### Work instruction
Across these entries, how many lines contain the word "payload"? Answer with only the number.

### Provided material

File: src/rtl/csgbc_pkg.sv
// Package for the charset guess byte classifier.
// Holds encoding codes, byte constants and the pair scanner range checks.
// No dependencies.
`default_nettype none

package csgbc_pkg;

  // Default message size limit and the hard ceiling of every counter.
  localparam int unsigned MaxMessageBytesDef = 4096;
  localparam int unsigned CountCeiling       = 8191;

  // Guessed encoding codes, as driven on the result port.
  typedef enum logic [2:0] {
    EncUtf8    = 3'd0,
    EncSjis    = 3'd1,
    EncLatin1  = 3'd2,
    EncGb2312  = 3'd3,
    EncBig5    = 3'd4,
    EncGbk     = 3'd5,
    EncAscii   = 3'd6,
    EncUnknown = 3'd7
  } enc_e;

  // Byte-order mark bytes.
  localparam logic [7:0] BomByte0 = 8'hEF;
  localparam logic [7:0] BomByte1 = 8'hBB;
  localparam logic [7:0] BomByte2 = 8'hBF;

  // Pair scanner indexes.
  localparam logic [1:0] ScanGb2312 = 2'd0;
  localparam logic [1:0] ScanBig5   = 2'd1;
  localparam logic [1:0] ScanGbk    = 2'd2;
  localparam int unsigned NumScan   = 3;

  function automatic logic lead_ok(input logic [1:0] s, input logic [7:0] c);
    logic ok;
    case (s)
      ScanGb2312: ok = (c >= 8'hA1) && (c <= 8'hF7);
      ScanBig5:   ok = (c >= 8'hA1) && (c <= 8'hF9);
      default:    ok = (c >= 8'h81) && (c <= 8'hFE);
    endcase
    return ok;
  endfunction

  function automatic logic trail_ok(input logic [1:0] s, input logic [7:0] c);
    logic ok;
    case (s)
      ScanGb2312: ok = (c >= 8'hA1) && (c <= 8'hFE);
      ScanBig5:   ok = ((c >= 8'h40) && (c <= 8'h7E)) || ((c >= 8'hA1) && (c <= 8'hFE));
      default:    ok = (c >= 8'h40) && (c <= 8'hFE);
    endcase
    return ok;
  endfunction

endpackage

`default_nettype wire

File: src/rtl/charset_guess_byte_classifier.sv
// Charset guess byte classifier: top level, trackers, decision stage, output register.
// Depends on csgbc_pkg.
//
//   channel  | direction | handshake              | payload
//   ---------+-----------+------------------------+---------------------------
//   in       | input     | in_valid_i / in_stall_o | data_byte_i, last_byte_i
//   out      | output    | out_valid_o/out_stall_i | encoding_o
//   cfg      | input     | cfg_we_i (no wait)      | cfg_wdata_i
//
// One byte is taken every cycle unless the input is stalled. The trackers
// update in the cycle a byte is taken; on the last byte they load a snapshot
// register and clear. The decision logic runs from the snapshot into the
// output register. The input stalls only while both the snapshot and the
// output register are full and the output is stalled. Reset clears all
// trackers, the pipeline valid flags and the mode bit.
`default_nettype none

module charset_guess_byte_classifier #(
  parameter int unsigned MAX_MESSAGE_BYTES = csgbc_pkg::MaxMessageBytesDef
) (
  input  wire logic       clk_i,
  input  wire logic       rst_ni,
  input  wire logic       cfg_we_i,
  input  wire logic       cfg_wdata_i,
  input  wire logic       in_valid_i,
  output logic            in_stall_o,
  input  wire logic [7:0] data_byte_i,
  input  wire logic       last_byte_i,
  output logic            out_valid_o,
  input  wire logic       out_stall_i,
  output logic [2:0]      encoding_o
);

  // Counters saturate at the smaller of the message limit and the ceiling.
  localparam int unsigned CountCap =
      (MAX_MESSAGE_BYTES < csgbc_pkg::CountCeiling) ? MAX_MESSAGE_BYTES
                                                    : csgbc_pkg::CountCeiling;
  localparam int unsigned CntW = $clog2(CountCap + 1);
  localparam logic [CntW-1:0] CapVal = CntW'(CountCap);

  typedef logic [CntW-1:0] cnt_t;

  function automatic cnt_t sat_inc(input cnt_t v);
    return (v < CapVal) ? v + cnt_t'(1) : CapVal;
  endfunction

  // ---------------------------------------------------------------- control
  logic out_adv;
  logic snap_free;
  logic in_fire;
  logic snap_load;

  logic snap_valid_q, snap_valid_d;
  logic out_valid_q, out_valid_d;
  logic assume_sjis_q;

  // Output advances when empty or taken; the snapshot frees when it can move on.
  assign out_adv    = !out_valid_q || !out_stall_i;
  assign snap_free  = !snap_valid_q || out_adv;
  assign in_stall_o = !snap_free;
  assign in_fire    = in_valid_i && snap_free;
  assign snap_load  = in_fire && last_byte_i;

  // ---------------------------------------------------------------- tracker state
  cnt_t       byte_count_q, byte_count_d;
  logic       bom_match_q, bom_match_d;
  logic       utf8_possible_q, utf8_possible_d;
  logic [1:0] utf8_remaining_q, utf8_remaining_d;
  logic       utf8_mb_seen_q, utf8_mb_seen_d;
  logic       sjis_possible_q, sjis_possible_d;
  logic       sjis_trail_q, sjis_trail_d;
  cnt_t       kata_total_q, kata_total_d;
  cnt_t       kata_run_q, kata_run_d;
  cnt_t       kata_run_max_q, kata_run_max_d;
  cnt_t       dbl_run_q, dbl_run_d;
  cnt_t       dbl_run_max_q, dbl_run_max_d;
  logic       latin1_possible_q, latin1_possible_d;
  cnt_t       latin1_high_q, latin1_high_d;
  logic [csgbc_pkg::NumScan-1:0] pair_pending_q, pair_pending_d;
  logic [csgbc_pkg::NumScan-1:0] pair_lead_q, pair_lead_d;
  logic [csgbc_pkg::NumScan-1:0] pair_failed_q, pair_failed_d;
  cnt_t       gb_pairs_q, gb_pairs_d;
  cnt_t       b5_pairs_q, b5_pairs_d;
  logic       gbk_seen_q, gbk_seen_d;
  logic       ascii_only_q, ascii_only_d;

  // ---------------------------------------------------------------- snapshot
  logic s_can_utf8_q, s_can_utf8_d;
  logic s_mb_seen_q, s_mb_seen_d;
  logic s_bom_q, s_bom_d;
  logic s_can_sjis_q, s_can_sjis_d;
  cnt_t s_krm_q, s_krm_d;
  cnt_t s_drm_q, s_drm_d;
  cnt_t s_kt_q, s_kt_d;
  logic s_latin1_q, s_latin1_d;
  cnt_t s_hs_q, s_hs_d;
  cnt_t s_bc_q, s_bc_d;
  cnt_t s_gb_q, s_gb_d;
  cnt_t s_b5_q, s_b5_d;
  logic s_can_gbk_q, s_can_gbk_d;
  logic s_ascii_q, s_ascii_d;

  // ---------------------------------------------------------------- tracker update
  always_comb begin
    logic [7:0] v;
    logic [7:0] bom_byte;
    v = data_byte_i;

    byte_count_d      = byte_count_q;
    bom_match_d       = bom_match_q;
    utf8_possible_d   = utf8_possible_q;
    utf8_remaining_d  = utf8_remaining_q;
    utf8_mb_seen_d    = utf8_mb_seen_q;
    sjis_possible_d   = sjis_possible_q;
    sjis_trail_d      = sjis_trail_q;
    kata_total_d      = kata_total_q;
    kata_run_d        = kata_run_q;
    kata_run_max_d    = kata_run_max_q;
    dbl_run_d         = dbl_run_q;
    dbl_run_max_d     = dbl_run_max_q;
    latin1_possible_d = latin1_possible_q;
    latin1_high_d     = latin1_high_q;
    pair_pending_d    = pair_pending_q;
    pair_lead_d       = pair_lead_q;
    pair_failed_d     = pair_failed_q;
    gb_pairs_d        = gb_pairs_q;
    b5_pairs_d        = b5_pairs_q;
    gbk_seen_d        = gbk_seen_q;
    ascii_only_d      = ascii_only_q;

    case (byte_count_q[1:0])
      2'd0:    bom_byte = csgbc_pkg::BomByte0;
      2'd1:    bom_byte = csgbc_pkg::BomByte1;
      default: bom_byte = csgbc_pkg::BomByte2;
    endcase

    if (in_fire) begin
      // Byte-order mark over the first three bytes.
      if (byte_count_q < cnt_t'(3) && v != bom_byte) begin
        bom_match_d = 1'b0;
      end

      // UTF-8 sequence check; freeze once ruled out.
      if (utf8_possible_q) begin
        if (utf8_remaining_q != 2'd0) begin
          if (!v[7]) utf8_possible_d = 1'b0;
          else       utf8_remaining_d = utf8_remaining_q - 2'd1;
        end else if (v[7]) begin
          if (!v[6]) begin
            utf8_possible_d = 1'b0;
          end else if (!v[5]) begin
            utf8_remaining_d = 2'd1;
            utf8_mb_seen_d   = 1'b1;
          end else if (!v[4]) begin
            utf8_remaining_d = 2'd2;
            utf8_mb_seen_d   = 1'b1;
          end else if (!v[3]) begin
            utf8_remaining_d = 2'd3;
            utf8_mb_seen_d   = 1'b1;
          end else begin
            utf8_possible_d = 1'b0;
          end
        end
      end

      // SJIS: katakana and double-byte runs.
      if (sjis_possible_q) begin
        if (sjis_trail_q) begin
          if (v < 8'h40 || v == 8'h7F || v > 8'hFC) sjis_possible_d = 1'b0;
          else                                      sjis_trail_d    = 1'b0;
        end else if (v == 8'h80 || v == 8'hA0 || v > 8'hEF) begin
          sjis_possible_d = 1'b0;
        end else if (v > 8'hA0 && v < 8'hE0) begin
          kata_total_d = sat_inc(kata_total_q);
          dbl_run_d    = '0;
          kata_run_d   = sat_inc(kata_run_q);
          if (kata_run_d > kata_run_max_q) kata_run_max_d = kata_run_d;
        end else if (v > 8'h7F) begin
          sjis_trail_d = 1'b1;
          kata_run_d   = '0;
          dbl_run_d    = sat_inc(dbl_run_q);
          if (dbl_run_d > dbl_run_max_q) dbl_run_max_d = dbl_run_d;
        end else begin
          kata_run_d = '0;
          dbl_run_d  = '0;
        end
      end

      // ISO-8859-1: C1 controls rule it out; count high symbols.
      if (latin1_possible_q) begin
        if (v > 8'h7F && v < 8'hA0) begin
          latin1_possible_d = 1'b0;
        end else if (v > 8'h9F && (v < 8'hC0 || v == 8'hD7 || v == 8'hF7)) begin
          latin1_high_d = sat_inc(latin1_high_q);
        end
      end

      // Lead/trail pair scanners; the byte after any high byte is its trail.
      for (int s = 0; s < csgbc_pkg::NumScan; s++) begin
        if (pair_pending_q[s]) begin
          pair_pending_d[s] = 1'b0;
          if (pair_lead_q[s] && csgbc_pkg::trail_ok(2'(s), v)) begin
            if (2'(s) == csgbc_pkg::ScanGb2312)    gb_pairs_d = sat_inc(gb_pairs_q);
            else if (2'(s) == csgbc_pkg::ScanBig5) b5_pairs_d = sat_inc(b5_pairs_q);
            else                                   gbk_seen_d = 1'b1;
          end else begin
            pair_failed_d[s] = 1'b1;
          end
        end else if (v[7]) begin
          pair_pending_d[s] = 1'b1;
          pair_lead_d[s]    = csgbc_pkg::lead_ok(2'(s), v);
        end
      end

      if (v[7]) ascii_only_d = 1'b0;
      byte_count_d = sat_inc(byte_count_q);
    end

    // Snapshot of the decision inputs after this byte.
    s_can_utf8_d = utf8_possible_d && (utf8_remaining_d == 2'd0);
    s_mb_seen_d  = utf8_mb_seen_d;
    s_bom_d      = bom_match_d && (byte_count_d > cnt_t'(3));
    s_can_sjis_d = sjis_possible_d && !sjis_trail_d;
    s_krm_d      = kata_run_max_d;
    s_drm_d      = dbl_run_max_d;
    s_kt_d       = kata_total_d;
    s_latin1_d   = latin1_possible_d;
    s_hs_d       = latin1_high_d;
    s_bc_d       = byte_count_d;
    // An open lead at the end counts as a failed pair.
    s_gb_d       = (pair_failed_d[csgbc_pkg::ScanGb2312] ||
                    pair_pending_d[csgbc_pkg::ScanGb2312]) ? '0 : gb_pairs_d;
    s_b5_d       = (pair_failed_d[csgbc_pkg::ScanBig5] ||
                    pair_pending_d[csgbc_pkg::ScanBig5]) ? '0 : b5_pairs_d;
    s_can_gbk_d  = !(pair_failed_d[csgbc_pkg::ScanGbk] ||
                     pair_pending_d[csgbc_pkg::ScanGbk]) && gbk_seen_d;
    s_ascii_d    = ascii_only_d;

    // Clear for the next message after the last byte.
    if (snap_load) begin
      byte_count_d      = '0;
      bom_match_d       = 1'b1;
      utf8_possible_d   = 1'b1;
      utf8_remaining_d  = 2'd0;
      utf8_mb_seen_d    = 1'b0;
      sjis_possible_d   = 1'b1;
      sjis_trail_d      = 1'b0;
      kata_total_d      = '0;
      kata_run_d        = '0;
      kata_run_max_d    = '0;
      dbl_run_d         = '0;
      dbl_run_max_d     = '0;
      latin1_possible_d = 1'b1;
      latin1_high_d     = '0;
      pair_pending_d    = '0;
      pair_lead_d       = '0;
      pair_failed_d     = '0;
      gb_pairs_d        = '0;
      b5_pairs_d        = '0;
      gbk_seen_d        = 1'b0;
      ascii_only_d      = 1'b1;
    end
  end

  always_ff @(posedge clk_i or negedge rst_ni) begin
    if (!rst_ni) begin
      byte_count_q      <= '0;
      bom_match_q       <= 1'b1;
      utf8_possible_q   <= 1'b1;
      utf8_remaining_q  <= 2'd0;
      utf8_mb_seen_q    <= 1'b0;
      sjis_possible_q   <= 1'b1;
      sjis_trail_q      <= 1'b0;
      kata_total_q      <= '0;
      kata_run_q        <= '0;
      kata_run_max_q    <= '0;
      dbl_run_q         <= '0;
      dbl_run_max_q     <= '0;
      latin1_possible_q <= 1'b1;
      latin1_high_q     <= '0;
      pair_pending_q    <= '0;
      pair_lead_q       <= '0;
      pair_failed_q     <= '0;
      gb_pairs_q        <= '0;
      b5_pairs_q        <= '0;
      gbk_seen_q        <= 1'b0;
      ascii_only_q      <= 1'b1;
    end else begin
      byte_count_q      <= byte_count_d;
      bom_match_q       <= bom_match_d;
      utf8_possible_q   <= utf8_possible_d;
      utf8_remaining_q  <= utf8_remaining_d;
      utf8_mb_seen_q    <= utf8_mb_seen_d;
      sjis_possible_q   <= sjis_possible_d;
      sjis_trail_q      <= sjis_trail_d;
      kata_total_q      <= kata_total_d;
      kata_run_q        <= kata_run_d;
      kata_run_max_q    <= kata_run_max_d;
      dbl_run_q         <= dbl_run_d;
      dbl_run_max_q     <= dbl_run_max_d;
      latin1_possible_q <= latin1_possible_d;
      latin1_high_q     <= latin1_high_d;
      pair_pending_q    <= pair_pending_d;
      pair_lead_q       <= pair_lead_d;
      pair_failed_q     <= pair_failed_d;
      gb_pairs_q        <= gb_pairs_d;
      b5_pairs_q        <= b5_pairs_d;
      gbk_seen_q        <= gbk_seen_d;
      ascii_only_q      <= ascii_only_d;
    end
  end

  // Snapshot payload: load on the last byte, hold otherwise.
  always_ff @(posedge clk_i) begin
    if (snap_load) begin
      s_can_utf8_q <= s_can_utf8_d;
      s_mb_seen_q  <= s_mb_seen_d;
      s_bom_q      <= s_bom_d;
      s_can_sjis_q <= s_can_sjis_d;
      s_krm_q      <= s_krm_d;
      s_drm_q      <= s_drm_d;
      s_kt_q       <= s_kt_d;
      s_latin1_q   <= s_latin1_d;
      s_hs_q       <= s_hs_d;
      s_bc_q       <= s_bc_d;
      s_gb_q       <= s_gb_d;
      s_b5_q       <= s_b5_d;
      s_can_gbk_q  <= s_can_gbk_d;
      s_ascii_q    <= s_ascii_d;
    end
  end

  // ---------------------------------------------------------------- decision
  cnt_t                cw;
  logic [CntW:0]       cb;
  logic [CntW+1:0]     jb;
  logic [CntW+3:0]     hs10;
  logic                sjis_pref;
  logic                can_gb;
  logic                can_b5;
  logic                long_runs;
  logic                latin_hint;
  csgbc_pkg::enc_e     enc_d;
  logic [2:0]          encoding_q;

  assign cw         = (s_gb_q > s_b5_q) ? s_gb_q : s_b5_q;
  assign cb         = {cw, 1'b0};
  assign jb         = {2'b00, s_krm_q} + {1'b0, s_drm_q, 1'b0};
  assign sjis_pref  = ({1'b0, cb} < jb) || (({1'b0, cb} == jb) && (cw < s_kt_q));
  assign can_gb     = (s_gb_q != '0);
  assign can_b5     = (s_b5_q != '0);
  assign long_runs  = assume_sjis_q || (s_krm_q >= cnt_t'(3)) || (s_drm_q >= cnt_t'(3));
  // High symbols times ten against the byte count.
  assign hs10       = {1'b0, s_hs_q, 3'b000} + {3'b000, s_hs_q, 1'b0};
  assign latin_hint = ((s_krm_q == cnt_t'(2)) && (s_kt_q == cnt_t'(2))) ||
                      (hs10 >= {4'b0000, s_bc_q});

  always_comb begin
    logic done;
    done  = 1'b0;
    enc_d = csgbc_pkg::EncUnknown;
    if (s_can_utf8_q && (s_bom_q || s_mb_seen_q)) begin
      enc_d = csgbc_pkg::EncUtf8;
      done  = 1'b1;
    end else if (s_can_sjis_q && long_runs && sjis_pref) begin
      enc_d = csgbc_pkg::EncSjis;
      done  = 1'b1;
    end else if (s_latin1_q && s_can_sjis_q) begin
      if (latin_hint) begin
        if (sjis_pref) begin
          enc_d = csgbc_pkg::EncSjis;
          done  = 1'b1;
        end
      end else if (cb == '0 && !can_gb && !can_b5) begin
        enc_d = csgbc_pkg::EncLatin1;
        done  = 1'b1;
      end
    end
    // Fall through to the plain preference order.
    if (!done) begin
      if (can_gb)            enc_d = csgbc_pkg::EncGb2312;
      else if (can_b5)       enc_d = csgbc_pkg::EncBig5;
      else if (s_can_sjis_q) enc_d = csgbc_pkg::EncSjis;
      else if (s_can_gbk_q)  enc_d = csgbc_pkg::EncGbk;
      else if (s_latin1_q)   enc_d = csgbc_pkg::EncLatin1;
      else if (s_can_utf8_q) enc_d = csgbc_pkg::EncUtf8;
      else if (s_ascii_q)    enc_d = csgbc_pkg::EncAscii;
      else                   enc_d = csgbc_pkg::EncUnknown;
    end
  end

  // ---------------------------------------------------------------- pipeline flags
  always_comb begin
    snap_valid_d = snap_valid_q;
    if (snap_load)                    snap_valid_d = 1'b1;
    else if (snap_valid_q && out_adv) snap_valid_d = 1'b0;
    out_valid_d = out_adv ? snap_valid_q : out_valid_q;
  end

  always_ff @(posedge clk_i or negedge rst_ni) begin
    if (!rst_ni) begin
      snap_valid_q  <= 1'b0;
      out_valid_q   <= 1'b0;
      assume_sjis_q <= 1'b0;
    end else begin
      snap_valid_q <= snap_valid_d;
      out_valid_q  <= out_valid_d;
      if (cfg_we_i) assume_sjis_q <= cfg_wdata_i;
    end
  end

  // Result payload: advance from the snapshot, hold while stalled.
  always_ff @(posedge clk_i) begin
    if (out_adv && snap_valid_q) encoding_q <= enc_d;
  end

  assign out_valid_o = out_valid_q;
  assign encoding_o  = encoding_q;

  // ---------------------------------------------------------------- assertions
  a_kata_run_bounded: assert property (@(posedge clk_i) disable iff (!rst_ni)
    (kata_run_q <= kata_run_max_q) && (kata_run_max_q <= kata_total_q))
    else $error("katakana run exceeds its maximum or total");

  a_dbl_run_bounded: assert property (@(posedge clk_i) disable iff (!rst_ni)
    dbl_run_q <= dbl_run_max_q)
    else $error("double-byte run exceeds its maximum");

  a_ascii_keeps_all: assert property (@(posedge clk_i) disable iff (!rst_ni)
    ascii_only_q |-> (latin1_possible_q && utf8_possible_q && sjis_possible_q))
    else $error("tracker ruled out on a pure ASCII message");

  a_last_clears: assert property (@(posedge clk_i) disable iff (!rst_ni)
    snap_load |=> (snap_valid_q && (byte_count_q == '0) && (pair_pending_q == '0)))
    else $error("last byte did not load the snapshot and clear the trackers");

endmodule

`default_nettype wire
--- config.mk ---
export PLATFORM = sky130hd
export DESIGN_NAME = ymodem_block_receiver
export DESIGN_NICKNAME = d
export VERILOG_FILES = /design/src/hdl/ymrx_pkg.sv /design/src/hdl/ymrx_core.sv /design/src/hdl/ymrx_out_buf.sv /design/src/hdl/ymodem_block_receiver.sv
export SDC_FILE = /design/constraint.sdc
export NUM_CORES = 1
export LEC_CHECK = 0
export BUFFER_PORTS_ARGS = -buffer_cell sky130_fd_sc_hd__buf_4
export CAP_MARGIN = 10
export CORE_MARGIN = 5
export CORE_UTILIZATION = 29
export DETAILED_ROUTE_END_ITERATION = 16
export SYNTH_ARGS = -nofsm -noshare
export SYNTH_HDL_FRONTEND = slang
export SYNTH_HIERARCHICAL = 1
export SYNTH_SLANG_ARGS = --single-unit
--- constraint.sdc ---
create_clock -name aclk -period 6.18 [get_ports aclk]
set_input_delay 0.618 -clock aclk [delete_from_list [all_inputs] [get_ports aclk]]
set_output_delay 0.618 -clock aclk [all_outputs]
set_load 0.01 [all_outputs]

### Finished task
3